The parser can work with documents that use the corresponding Windows code page encoding, but it is not guaranteed to work with UNICODE or UTF-8 HTML/XML documents for example. The newer Windows versions support UTF-8 code page, but you should know that the Parser itself does not perform its own handling and using it will make the application dependent on the Windows versions that have the feature.
The output can be translated to another code page, but this rarely makes sense except for templates that do not contain constant texts (translating the code page will not translate the text from one language to another - the result will be something unreadable in its place). When doing this do not forget to change or add the META tag that marks the document encoding.
What is it for and what is not for?
The parser can be used for random pages in known language - such as indexing them. Also by calling it twice - first to find only the META encoding tag and then to parse the whole document with appropriate code page you can cope with several different languages and encodings, but not all. Thus search engine like usage is somewhat limited, but is enough for wide variety of purposes - such as intranets, well known sites and so on.
Although some configuration is needed almost any correct HTML or XML can be parsed and re-generated back with some changes. Most often it is possible to parse the documents partially - by specifying only some tags or embeds that are actually of interest and treat the rest as plain text. Depending on the usage you can optimize the performance by configuring the parser to work only with the elements you actually need. Obviously for applications with extensive parsing the performance improvements can be drastic.
The object is named "Light" because it uses VarDictionary for the document tree thus avoiding the need to supply specialized objects for the document tree. This is a plus and a minus.

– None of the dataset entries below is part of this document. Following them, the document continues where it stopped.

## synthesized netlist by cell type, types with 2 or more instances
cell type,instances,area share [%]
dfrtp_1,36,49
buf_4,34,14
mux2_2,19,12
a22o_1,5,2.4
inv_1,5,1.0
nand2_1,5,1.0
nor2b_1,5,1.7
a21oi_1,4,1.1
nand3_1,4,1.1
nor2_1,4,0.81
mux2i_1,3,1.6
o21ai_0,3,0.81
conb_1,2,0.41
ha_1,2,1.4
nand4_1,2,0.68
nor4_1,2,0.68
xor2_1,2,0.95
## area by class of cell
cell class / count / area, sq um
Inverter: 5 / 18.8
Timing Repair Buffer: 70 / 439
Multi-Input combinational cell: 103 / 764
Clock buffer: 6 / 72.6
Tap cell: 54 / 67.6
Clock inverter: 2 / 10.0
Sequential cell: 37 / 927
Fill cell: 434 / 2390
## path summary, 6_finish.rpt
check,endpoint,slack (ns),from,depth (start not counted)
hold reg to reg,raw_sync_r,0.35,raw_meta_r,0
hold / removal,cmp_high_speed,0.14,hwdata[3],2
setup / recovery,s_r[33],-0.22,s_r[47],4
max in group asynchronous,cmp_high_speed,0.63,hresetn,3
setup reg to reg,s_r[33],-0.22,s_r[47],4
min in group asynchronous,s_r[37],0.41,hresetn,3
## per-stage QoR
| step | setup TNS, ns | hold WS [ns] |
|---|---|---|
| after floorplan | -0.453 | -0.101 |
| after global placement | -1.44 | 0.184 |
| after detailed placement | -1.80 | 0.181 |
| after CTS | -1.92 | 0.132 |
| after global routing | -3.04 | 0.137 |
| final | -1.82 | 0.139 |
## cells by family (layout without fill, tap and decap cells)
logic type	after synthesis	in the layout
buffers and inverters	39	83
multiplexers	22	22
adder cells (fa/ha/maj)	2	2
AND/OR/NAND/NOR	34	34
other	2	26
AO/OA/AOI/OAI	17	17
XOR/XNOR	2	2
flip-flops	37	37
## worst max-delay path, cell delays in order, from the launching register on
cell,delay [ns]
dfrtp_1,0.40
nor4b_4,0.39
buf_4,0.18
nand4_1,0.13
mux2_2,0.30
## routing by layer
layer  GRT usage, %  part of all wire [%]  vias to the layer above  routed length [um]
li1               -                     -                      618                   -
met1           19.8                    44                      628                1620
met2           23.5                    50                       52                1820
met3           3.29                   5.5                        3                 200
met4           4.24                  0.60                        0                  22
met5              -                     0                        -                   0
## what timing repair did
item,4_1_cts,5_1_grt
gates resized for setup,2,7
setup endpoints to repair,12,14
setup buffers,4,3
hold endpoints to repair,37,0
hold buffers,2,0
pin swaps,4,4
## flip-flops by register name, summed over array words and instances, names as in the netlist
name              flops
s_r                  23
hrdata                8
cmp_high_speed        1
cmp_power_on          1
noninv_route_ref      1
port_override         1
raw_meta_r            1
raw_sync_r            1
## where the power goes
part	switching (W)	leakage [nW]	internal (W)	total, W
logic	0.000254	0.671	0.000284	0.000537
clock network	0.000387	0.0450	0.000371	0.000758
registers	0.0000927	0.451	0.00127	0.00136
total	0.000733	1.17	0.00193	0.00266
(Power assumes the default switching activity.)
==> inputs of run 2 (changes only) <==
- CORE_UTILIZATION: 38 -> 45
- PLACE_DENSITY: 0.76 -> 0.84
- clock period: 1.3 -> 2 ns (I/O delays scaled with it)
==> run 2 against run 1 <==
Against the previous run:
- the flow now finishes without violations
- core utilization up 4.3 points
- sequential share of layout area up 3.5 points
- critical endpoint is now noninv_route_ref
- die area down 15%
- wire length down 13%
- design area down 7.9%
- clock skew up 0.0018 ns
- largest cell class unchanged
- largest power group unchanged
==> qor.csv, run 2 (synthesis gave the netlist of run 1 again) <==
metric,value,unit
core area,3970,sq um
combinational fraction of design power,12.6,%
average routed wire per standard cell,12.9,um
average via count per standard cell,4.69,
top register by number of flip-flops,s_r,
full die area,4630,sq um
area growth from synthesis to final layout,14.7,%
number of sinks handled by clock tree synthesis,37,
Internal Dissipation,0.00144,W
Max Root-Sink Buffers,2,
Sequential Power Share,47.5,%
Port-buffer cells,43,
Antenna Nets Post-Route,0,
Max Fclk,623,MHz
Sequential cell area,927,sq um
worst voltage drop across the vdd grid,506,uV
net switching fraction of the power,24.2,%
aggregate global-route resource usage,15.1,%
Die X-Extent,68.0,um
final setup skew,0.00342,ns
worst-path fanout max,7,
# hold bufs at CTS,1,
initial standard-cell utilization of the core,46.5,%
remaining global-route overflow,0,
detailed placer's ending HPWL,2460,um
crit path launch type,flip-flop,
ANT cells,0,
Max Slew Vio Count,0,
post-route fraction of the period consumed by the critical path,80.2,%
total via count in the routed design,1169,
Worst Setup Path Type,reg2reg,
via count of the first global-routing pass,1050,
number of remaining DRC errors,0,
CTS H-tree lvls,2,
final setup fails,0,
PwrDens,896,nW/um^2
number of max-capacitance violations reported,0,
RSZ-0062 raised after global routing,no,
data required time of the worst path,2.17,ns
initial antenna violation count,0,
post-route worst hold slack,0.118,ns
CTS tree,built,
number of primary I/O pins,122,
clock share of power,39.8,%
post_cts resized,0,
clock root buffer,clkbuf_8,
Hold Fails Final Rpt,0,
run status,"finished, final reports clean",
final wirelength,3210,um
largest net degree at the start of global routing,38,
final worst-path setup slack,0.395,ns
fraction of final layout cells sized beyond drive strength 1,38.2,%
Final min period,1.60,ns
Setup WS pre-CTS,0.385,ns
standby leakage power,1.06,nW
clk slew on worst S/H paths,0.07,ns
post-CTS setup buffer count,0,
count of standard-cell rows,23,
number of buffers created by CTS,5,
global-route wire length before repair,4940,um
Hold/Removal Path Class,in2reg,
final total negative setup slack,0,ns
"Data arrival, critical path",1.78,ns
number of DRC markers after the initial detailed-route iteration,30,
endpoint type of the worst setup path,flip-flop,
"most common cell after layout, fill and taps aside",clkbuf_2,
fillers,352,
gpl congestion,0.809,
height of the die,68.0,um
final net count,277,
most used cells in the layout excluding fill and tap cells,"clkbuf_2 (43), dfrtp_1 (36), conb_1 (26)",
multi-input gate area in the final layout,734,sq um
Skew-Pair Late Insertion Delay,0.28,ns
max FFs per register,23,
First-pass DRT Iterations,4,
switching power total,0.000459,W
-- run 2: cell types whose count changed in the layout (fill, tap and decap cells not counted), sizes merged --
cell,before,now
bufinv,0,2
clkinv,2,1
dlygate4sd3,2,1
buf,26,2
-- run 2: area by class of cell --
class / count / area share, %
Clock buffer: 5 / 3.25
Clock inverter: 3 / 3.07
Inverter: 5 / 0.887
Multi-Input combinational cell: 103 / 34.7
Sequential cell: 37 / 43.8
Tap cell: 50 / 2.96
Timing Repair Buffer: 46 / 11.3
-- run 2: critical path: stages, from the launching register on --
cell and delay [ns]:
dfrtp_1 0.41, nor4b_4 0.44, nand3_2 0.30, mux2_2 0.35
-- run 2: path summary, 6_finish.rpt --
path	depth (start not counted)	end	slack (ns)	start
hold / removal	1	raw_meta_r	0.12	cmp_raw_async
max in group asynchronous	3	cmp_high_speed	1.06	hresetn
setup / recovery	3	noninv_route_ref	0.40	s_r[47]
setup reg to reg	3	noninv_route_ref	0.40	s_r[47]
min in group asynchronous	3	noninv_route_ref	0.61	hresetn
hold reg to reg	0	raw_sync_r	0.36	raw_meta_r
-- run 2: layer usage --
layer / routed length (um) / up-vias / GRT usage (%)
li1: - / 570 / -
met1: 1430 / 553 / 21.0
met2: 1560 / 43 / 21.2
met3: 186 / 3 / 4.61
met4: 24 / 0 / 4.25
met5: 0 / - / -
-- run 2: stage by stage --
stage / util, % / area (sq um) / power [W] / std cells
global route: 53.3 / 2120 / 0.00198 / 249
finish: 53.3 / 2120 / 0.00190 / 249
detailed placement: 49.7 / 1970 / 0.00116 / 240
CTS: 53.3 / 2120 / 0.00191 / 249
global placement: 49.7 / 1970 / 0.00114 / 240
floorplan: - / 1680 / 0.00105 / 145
--- config.mk ---
export PLATFORM = sky130hd
export DESIGN_NAME = pir_regs
export DESIGN_NICKNAME = d
export VERILOG_FILES = /design/src/inc/pir_pkg.sv /design/src/design/pir_rst_sync.sv /design/src/design/pir_match.sv /design/src/design/pir_regs.sv
export SDC_FILE = /design/constraint.sdc
export NUM_CORES = 1
export LEC_CHECK = 0
export BUFFER_PORTS_ARGS = -buffer_cell sky130_fd_sc_hd__buf_2
export CAP_MARGIN = 20
export CORE_AREA = 5 5 73 109
export CTS_BUF_LIST = sky130_fd_sc_hd__clkbuf_2
export DETAILED_ROUTE_END_ITERATION = 10
export DIE_AREA = 0 0 78 114
export PLACE_DENSITY = 0.67
export SLEW_MARGIN = 10
export SYNTH_ARGS = -nofsm -noshare
export SYNTH_HDL_FRONTEND = slang
export SYNTH_SLANG_ARGS = --single-unit
--- constraint.sdc ---
create_clock -name clk -period 2.4 [get_ports clk]
set_input_delay 0.24 -clock clk [delete_from_list [all_inputs] [get_ports clk]]
set_output_delay 0.24 -clock clk [all_outputs]
set_load 0.05 [all_outputs]
==> config.mk <==
export PLATFORM = sky130hd
export DESIGN_NAME = dbgctl_debug_mode_control
export DESIGN_NICKNAME = d
export VERILOG_FILES = /design/src/design/dbgctl_pkg.sv /design/src/design/dbgctl_debug_mode_control.sv
export SDC_FILE = /design/constraint.sdc
export NUM_CORES = 1
export LEC_CHECK = 0
export BUFFER_PORTS_ARGS = -buffer_cell sky130_fd_sc_hd__buf_2
export CAP_MARGIN = 20
export CELL_PAD_IN_SITES_DETAIL_PLACEMENT = 1
export CELL_PAD_IN_SITES_GLOBAL_PLACEMENT = 1
export CORE_MARGIN = 1
export CORE_UTILIZATION = 35
export DETAILED_ROUTE_END_ITERATION = 12
export PLACE_DENSITY_LB_ADDON = 0.25
export SLEW_MARGIN = 0
export SYNTH_ARGS = -nofsm -noshare
export SYNTH_HDL_FRONTEND = slang
export SYNTH_SLANG_ARGS = --single-unit
export TNS_END_PERCENT = 10
==> constraint.sdc <==
create_clock -name clk_sys -period 3.2 [get_ports clk_sys]
set_clock_uncertainty 0.1 [all_clocks]
set_input_delay 0.32 -clock clk_sys [delete_from_list [all_inputs] [get_ports clk_sys]]
set_output_delay 0.32 -clock clk_sys [all_outputs]
set_load 0.01 [all_outputs]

Positives:- less objects to learn, no matter if the document is HTML, XML or even something else with some HTML/XML like inclusions. Negatives: The object model is nothing alike XML DOM or DHMTL - only the structure of the tree is the same, but you work with universal objects which do not have members named after the HTML or XML standard.
Auto-closing
The parser uses auto-closing of tags. Thus if a closing tag is found but it is not the closing tag corresponding to the last open tag the operation will not fail. Instead the last open tag will be automatically closed, then the closing tag will be compared to the open tag which contains the current and so on until match is found. Thus:
<TABLE>
<TR>
<TD>
<P> something
</TD>
<TD>
<P> something
</TD>
</TABLE>will appear as intended in the document tree:
Table
TR
TD
P
TD
P
This is the behavior of the most browsers today and the parser's behavior with incorrect HTML is quite common and reflects the typical browser behavior.HTML Encoding/Decoding
The parser will not decode or encode any texts from/to the document tree. Thus when you need to HTML decode or encode certain texts you must use a HTML Encoder object to perform Encode/Decode. One such object is usually enough for the entire application - you call it wherever you need it.